School of Life and Environmental Sciences researchers Huanbi Yue and Professor Brett Bryan led the study examining the health benefits of the APPCAP – a policy that ran from 2013 to 2017 – focussing on how many deaths were prevented as a result.
The researchers say their findings show that China must now set significantly more ambitious targets in any succeeding policy, if it is to substantially reduce pollution-related deaths and meet its commitment to the UN 2030 Sustainable Development Goals.
“In China, over one million people die annually as a result of PM2.5 air pollution – fine particles less than 2.5 microns in size. Heart and pulmonary disease, lung cancer, stroke and diabetes are just some of the diseases exacerbated by poor air quality,” Professor Bryan said.
“While active, the APPCAP set a target of 35 micrograms of PM2.5 pollution per cubic metre and prevented 64,000 deaths over five years – but that’s at the limit of what the plan could achieve. Undoubtedly, APPCAP had a positive impact on air-quality however continuing with similar targets will not provide much more health benefits for the Chinese people.
“The Chinese Government needs to raise the bar by meeting the World Health Organisation’s recommended target of 10 micrograms of PM2.5 air pollution per cubic metre of air. If this happens, air pollution related death rates would reduce by 53% – resulting in 511,000 fewer preventable deaths annually by 2030.”
Professor Bryan believes the reduction is achievable if China’s energy producers, heavy industry and transport sectors drastically cut their pollutant emissions.
“This can be done in a way that doesn’t hurt the economy and that has co-benefits, including reducing climate change. In particular, emissions from China’s power-plants should be addressed. Switching to renewables instead of coal, putting limits on factory emissions, and accelerating the modernisation and cleaning-up of heavy industry are key,” he said.
“Switching to high-efficiency heating in the Northern areas can reduce emissions from coal-burning in rural China markedly too, as would pollution-related taxes to help ensure adherence to targets.”

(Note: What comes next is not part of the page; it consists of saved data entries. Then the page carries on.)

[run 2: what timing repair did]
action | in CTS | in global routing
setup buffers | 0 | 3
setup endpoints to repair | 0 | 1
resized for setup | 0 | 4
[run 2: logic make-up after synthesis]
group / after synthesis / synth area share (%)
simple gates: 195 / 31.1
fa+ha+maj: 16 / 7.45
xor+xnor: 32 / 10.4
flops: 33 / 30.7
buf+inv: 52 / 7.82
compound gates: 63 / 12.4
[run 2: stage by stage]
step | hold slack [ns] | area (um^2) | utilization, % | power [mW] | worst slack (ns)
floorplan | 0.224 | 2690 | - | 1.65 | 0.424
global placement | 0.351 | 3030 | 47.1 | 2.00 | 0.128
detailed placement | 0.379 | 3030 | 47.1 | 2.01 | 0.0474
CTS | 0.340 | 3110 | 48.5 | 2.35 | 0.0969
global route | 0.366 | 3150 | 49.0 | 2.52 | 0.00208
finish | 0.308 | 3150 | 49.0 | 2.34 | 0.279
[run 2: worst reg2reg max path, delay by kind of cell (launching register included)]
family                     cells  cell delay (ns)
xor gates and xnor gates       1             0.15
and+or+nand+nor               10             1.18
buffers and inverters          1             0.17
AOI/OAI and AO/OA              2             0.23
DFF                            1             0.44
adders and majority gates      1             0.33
===== src/rtl/adder_job_master.sv =====
// adder_job_master: AXI4-Lite master running one adder job (R0, R1, CTRL, poll STATUS, read RESULT); ADDER_JOB_TIMEOUT_EN bounds polling to C_POLL_MAX reads
module adder_job_master #(
  parameter int C_M_AXI_ADDR_WIDTH = 32,
  parameter int C_M_AXI_DATA_WIDTH = 32,
  parameter logic [C_M_AXI_ADDR_WIDTH-1:0] C_BASE_ADDR = '0,
  parameter int C_POLL_MAX = 255
) (
  input  logic                            ACLK,
  input  logic                            ARSTn,
  input  logic                            i_job_valid,
  output logic                            o_job_ready,
  input  logic [31:0]                     i_job_a,
  input  logic [31:0]                     i_job_b,
  input  logic                            i_job_op,
  output logic                            o_res_valid,
  input  logic                            i_res_ready,
  output logic [31:0]                     o_res_data,
  output logic                            o_res_err,
  output logic [C_M_AXI_ADDR_WIDTH-1:0]   M_AXI_AWADDR,
  output logic [2:0]                      M_AXI_AWPROT,
  output logic                            M_AXI_AWVALID,
  input  logic                            M_AXI_AWREADY,
  output logic [C_M_AXI_DATA_WIDTH-1:0]   M_AXI_WDATA,
  output logic [C_M_AXI_DATA_WIDTH/8-1:0] M_AXI_WSTRB,
  output logic                            M_AXI_WVALID,
  input  logic                            M_AXI_WREADY,
  input  logic [1:0]                      M_AXI_BRESP,
  input  logic                            M_AXI_BVALID,
  output logic                            M_AXI_BREADY,
  output logic [C_M_AXI_ADDR_WIDTH-1:0]   M_AXI_ARADDR,
  output logic [2:0]                      M_AXI_ARPROT,
  output logic                            M_AXI_ARVALID,
  input  logic                            M_AXI_ARREADY,
  input  logic [C_M_AXI_DATA_WIDTH-1:0]   M_AXI_RDATA,
  input  logic [1:0]                      M_AXI_RRESP,
  input  logic                            M_AXI_RVALID,
  output logic                            M_AXI_RREADY
);
  localparam int AW = C_M_AXI_ADDR_WIDTH;
  localparam int DW = C_M_AXI_DATA_WIDTH;
  localparam logic [AW-1:0] A_R0   = C_BASE_ADDR + AW'(32'h00);
  localparam logic [AW-1:0] A_R1   = C_BASE_ADDR + AW'(32'h04);
  localparam logic [AW-1:0] A_CTRL = C_BASE_ADDR + AW'(32'h08);
  localparam logic [AW-1:0] A_STAT = C_BASE_ADDR + AW'(32'h0C);
  localparam logic [AW-1:0] A_RES  = C_BASE_ADDR + AW'(32'h10);

  if (DW != 32) begin : g_bad_dw
    $error("adder_job_master supports only a 32-bit data bus");
  end
  if (C_POLL_MAX < 1 || C_POLL_MAX > 65535) begin : g_bad_poll
    $error("adder_job_master C_POLL_MAX must be 1..65535");
  end

  typedef enum logic [3:0] {IDLE, WR_R0, WR_R1, WR_CTRL, POLL_AR, POLL_R, RD_AR, RD_R, RESP} state_t;
  state_t state_q, state_d;
  logic [AW-1:0] awaddr_q, awaddr_d, araddr_q, araddr_d;
  logic [DW-1:0] wdata_q, wdata_d;
  logic [31:0] b_q, b_d, res_data_q, res_data_d;
  logic op_q, op_d, res_err_q, res_err_d, res_valid_q, res_valid_d;
  logic awvalid_q, awvalid_d, wvalid_q, wvalid_d, arvalid_q, arvalid_d;
  logic bready_q, bready_d, rready_q, rready_d;
  logic b_hs, r_hs, ar_hs, fail;
`ifdef ADDER_JOB_TIMEOUT_EN
  logic [15:0] poll_cnt_q, poll_cnt_d;
`endif

  always_comb begin
    state_d    = state_q;
    awaddr_d   = awaddr_q;
    araddr_d   = araddr_q;
    wdata_d    = wdata_q;
    b_d        = b_q;
    op_d       = op_q;
    res_data_d = res_data_q;
    res_err_d  = res_err_q;
    awvalid_d  = awvalid_q & ~M_AXI_AWREADY;
    wvalid_d   = wvalid_q & ~M_AXI_WREADY;
    arvalid_d  = arvalid_q & ~M_AXI_ARREADY;
    b_hs       = M_AXI_BVALID & bready_q;
    r_hs       = M_AXI_RVALID & rready_q;
    ar_hs      = arvalid_q & M_AXI_ARREADY;
    fail       = 1'b0;
`ifdef ADDER_JOB_TIMEOUT_EN
    poll_cnt_d = poll_cnt_q;
`endif
    case (state_q)
      IDLE: if (i_job_valid) begin
        state_d    = WR_R0;
        b_d        = i_job_b;
        op_d       = i_job_op;
        res_data_d = '0;
        res_err_d  = 1'b0;
`ifdef ADDER_JOB_TIMEOUT_EN
        poll_cnt_d = '0;
`endif
      end
      WR_R0:   if (b_hs) begin fail = |M_AXI_BRESP; state_d = WR_R1;   end
      WR_R1:   if (b_hs) begin fail = |M_AXI_BRESP; state_d = WR_CTRL; end
      WR_CTRL: if (b_hs) begin fail = |M_AXI_BRESP; state_d = POLL_AR; end
      POLL_AR: if (ar_hs) state_d = POLL_R;
      POLL_R: if (r_hs) begin
        fail    = |M_AXI_RRESP;
        state_d = M_AXI_RDATA[1] ? RD_AR : POLL_AR;
`ifdef ADDER_JOB_TIMEOUT_EN
        if (!M_AXI_RDATA[1]) begin
          poll_cnt_d = poll_cnt_q + 16'd1;
          fail       = fail | (poll_cnt_d == 16'(C_POLL_MAX));
        end
`endif
      end
      RD_AR: if (ar_hs) state_d = RD_R;
      RD_R: if (r_hs) begin
        fail       = |M_AXI_RRESP;
        res_data_d = M_AXI_RDATA;
        state_d    = RESP;
      end
      RESP:    if (i_res_ready) state_d = IDLE;
      default: state_d = IDLE;
    endcase
    if (fail) begin
      state_d    = RESP;
      res_err_d  = 1'b1;
      res_data_d = '0;
    end
    // every transition is a change of state, so entry actions key off state_d != state_q
    if (state_d != state_q) begin
      awvalid_d = state_d inside {WR_R0, WR_R1, WR_CTRL};
      wvalid_d  = state_d inside {WR_R0, WR_R1, WR_CTRL};
      arvalid_d = state_d inside {POLL_AR, RD_AR};
      awaddr_d  = state_d == WR_R0 ? A_R0 : state_d == WR_R1 ? A_R1 : A_CTRL;
      wdata_d   = state_d == WR_R0 ? i_job_a : state_d == WR_R1 ? b_q : {30'b0, op_q, 1'b1};
      araddr_d  = state_d == RD_AR ? A_RES : A_STAT;
    end
    bready_d    = state_d inside {WR_R0, WR_R1, WR_CTRL};
    rready_d    = state_d inside {POLL_R, RD_R};
    res_valid_d = state_d == RESP;
  end

  always_ff @(posedge ACLK or negedge ARSTn) begin
    if (!ARSTn) begin
      state_q     <= IDLE;
      awaddr_q    <= '0;
      araddr_q    <= '0;
      wdata_q     <= '0;
      b_q         <= '0;
      op_q        <= 1'b0;
      res_data_q  <= '0;
      res_err_q   <= 1'b0;
      res_valid_q <= 1'b0;
      awvalid_q   <= 1'b0;
      wvalid_q    <= 1'b0;
      arvalid_q   <= 1'b0;
      bready_q    <= 1'b0;
      rready_q    <= 1'b0;
`ifdef ADDER_JOB_TIMEOUT_EN
      poll_cnt_q  <= '0;
`endif
    end else begin
      state_q     <= state_d;
      awaddr_q    <= awaddr_d;
      araddr_q    <= araddr_d;
      wdata_q     <= wdata_d;
      b_q         <= b_d;
      op_q        <= op_d;
      res_data_q  <= res_data_d;
      res_err_q   <= res_err_d;
      res_valid_q <= res_valid_d;
      awvalid_q   <= awvalid_d;
      wvalid_q    <= wvalid_d;
      arvalid_q   <= arvalid_d;
      bready_q    <= bready_d;
      rready_q    <= rready_d;
`ifdef ADDER_JOB_TIMEOUT_EN
      poll_cnt_q  <= poll_cnt_d;
`endif
    end
  end

  assign o_job_ready   = state_q == IDLE;
  assign o_res_valid   = res_valid_q;
  assign o_res_data    = res_data_q;
  assign o_res_err     = res_err_q;
  assign M_AXI_AWADDR  = awaddr_q;
  assign M_AXI_AWPROT  = 3'b000;
  assign M_AXI_AWVALID = awvalid_q;
  assign M_AXI_WDATA   = wdata_q;
  assign M_AXI_WSTRB   = '1;
  assign M_AXI_WVALID  = wvalid_q;
  assign M_AXI_BREADY  = bready_q;
  assign M_AXI_ARADDR  = araddr_q;
  assign M_AXI_ARPROT  = 3'b000;
  assign M_AXI_ARVALID = arvalid_q;
  assign M_AXI_RREADY  = rready_q;
endmodule
`src/rtl/vga_timing_generator.sv`:
```
`default_nettype none
// ============================================================================
// Module      : vga_timing_generator
// Description : VGA raster counters, sync generation and blanked colour output.
//               Define VGA_FRAME_COUNT_EN to enable the frame counter.
// Revision    : 1.0 - initial release
// ============================================================================
module vga_timing_generator #(
  parameter int H_ACTIVE = 640,
  parameter int H_FP     = 16,
  parameter int H_SYNC   = 96,
  parameter int H_BP     = 48,
  parameter int V_ACTIVE = 480,
  parameter int V_FP     = 10,
  parameter int V_SYNC   = 2,
  parameter int V_BP     = 33
) (
  input  logic        clock25MHz,
  input  logic        reset,
  output logic [9:0]  x,
  output logic [9:0]  y,
  output logic        video_on,
  output logic        line_start,
  output logic        frame_start,
  input  logic [3:0]  red,
  input  logic [3:0]  green,
  input  logic [3:0]  blue,
  output logic [3:0]  vga_red,
  output logic [3:0]  vga_green,
  output logic [3:0]  vga_blue,
  output logic        vga_hsync,
  output logic        vga_vsync,
  output logic [15:0] frame_count
);

  localparam logic [9:0] c_h_active     = 10'(H_ACTIVE);
  localparam logic [9:0] c_h_last       = 10'(H_ACTIVE + H_FP + H_SYNC + H_BP - 1);
  localparam logic [9:0] c_h_sync_start = 10'(H_ACTIVE + H_FP);
  localparam logic [9:0] c_h_sync_end   = 10'(H_ACTIVE + H_FP + H_SYNC - 1);
  localparam logic [9:0] c_v_active     = 10'(V_ACTIVE);
  localparam logic [9:0] c_v_last       = 10'(V_ACTIVE + V_FP + V_SYNC + V_BP - 1);
  localparam logic [9:0] c_v_sync_start = 10'(V_ACTIVE + V_FP);
  localparam logic [9:0] c_v_sync_end   = 10'(V_ACTIVE + V_FP + V_SYNC - 1);

  logic [9:0] r_h_count;
  logic [9:0] r_v_count;
  logic       w_h_last;
  logic       w_v_last;
  logic       w_hsync_raw;
  logic       w_vsync_raw;

  assign w_h_last = (r_h_count == c_h_last);
  assign w_v_last = (r_v_count == c_v_last);

  always_ff @(posedge clock25MHz or negedge reset) begin
    if (!reset) begin
      r_h_count <= '0;
      r_v_count <= '0;
    end else if (w_h_last) begin
      r_h_count <= '0;
      r_v_count <= w_v_last ? 10'd0 : r_v_count + 10'd1;
    end else begin
      r_h_count <= r_h_count + 10'd1;
    end
  end

  assign x           = r_h_count;
  assign y           = r_v_count;
  assign video_on    = (r_h_count < c_h_active) && (r_v_count < c_v_active);
  assign line_start  = (r_h_count == 10'd0);
  assign frame_start = (r_h_count == 10'd0) && (r_v_count == 10'd0);

  assign w_hsync_raw = !((r_h_count >= c_h_sync_start) && (r_h_count <= c_h_sync_end));
  assign w_vsync_raw = !((r_v_count >= c_v_sync_start) && (r_v_count <= c_v_sync_end));

  // Sync and colour share one register stage so they stay aligned at the DAC
  always_ff @(posedge clock25MHz or negedge reset) begin
    if (!reset) begin
      vga_red   <= '0;
      vga_green <= '0;
      vga_blue  <= '0;
      vga_hsync <= 1'b1;
      vga_vsync <= 1'b1;
    end else begin
      vga_red   <= video_on ? red   : 4'd0;
      vga_green <= video_on ? green : 4'd0;
      vga_blue  <= video_on ? blue  : 4'd0;
      vga_hsync <= w_hsync_raw;
      vga_vsync <= w_vsync_raw;
    end
  end

`ifdef VGA_FRAME_COUNT_EN
  logic [15:0] r_frame_count;

  always_ff @(posedge clock25MHz or negedge reset) begin
    if (!reset) begin
      r_frame_count <= '0;
    end else if (w_h_last && w_v_last) begin
      r_frame_count <= r_frame_count + 16'd1;
    end
  end

  assign frame_count = r_frame_count;
`else
  assign frame_count = '0;
`endif

endmodule
`default_nettype wire

```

Lead author of the research Huanbi Yue said that better public awareness would also help to reduce the air-pollution related death toll, along with moving factories further from heavily populated areas.

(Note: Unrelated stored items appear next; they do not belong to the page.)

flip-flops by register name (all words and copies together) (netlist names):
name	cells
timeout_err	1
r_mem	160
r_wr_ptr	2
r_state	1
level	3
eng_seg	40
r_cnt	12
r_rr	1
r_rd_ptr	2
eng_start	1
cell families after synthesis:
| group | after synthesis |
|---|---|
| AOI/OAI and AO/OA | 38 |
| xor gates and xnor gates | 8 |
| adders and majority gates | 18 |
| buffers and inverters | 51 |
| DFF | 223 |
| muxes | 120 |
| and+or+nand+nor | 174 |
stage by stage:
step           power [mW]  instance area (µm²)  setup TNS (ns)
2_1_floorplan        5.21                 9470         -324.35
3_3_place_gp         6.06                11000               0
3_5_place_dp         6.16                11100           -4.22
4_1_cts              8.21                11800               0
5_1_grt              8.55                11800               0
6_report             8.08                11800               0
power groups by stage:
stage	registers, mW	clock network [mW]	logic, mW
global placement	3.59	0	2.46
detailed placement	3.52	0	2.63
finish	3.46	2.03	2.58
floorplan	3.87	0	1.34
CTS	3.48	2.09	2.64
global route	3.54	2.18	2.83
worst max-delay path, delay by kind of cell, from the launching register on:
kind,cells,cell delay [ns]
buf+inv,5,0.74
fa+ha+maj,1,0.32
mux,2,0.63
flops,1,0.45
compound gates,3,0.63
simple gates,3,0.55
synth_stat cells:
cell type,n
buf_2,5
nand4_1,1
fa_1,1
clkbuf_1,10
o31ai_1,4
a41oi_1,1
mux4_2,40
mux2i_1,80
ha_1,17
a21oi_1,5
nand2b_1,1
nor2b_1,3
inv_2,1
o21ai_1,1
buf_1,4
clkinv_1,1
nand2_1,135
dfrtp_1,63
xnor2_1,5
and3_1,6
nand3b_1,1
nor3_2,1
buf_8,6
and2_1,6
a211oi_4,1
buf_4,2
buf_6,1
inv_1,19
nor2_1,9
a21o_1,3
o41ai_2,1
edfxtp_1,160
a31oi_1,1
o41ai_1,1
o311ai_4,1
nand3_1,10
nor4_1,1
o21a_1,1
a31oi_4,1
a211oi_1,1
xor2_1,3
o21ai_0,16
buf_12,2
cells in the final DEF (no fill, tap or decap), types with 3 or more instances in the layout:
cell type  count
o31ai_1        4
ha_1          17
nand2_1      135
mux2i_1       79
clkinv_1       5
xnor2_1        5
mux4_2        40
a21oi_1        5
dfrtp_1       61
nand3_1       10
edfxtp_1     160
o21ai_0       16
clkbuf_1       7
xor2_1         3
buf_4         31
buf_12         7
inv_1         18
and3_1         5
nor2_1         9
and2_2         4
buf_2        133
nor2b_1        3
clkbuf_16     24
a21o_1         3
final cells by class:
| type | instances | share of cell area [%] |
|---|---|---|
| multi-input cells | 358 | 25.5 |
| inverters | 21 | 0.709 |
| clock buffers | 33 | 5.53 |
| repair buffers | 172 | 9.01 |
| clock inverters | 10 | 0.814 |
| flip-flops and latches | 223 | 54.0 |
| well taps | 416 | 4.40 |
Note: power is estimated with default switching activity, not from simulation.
`src/rtl/minsoc_clock_divider_gen_pkg.sv`:
```
// minsoc clock divider: shared divisor encodings.
// Imported by the channel and top-level files.
package minsoc_clock_divider_gen_pkg;

  localparam int MINSOC_CLKDIV_STOP = 0;
  localparam int MINSOC_CLKDIV_MIN  = 2;

endpackage

```
`src/rtl/minsoc_clock_divider_chan.sv`:
```
// minsoc clock divider: one channel with counter, divisors
// and glitch-free output flops.
module minsoc_clock_divider_chan
  import minsoc_clock_divider_gen_pkg::*;
#(
  parameter int DIV_WIDTH   = 16,
  parameter int DEFAULT_DIV = 5
) (
  input  logic                 clk,
  input  logic                 rst,
  input  logic                 wr_en,
  input  logic [DIV_WIDTH-1:0] wr_data,
  input  logic                 sync,
  output logic [DIV_WIDTH-1:0] div,
  output logic                 clk_div,
  output logic                 stb,
  output logic                 run
);

  logic [DIV_WIDTH-1:0] cnt;
  logic [DIV_WIDTH-1:0] div_pend;
  logic [DIV_WIDTH-1:0] wr_val;
  logic [DIV_WIDTH-1:0] last;
  logic [DIV_WIDTH:0]   hi_len;
  logic                 active;
  logic                 wrap;

  // A divisor of 1 cannot produce a two-phase clock, so it becomes 2.
  assign wr_val = (wr_data == DIV_WIDTH'(1))
                ? DIV_WIDTH'(MINSOC_CLKDIV_MIN)
                : wr_data;

  assign active = div != DIV_WIDTH'(MINSOC_CLKDIV_STOP);
  assign last   = div - 1'b1;
  assign wrap   = cnt == last;
  assign hi_len = ({1'b0, div} + 1'b1) >> 1;
  assign run    = active;

  always_ff @(posedge clk) begin
    if (rst) begin
      cnt      <= '0;
      div      <= DIV_WIDTH'(DEFAULT_DIV);
      div_pend <= DIV_WIDTH'(DEFAULT_DIV);
      clk_div  <= 1'b0;
      stb      <= 1'b0;
    end else begin
      if (wr_en) begin
        div_pend <= wr_val;
      end
      if (sync || !active) begin
        cnt     <= '0;
        div     <= div_pend;
        clk_div <= 1'b0;
        stb     <= 1'b0;
      end else begin
        clk_div <= {1'b0, cnt} < hi_len;
        stb     <= cnt == '0;
        // Divisor swaps only at the period boundary.
        if (wrap) begin
          cnt <= '0;
          div <= div_pend;
        end else begin
          cnt <= cnt + 1'b1;
        end
      end
    end
  end

endmodule

```
`src/rtl/minsoc_clock_divider_gen.sv`:
```
// minsoc clock divider: multi-channel programmable divider,
// write decode, sync fan-out and divisor readback.
module minsoc_clock_divider_gen
  import minsoc_clock_divider_gen_pkg::*;
#(
  parameter int CHANNELS    = 4,
  parameter int DIV_WIDTH   = 16,
  parameter int DEFAULT_DIV = 5,
  parameter int SEL_WIDTH   = 2
) (
  input  logic                 clk_i,
  input  logic                 rst_i,
  input  logic                 wr_en_i,
  input  logic [SEL_WIDTH-1:0] wr_sel_i,
  input  logic [DIV_WIDTH-1:0] wr_data_i,
  input  logic                 sync_i,
  input  logic [SEL_WIDTH-1:0] rd_sel_i,
  output logic [DIV_WIDTH-1:0] rd_data_o,
  output logic [CHANNELS-1:0]  clk_o,
  output logic [CHANNELS-1:0]  stb_o,
  output logic [CHANNELS-1:0]  run_o
);

  logic [DIV_WIDTH-1:0] div_act [CHANNELS];
  logic [CHANNELS-1:0]  wr_hit;

  // Selects beyond the last channel match nothing.
  always_comb begin
    wr_hit = '0;
    for (int i = 0; i < CHANNELS; i++) begin
      if (wr_en_i && wr_sel_i == SEL_WIDTH'(i)) begin
        wr_hit[i] = 1'b1;
      end
    end
  end

  for (genvar g = 0; g < CHANNELS; g++) begin : g_chan
    minsoc_clock_divider_chan #(
      .DIV_WIDTH   (DIV_WIDTH),
      .DEFAULT_DIV (DEFAULT_DIV)
    ) u_chan (
      .clk     (clk_i),
      .rst     (rst_i),
      .wr_en   (wr_hit[g]),
      .wr_data (wr_data_i),
      .sync    (sync_i),
      .div     (div_act[g]),
      .clk_div (clk_o[g]),
      .stb     (stb_o[g]),
      .run     (run_o[g])
    );
  end

  always_ff @(posedge clk_i) begin
    if (rst_i) begin
      rd_data_o <= '0;
    end else begin
      rd_data_o <= '0;
      for (int i = 0; i < CHANNELS; i++) begin
        if (rd_sel_i == SEL_WIDTH'(i)) begin
          rd_data_o <= div_act[i];
        end
      end
    end
  end

endmodule

```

“Individuals can also play a role in reducing deaths through changing their behaviours to have less exposure to pollution. If the public is aware of the role air pollution plays in their health they can reduced their outdoor physical activity during times of heavy pollution, for example,” he said.
‘Stronger policy required to substantially reduce deaths from PM2.5 pollution in China’ was recently published in the journal Nature Communications.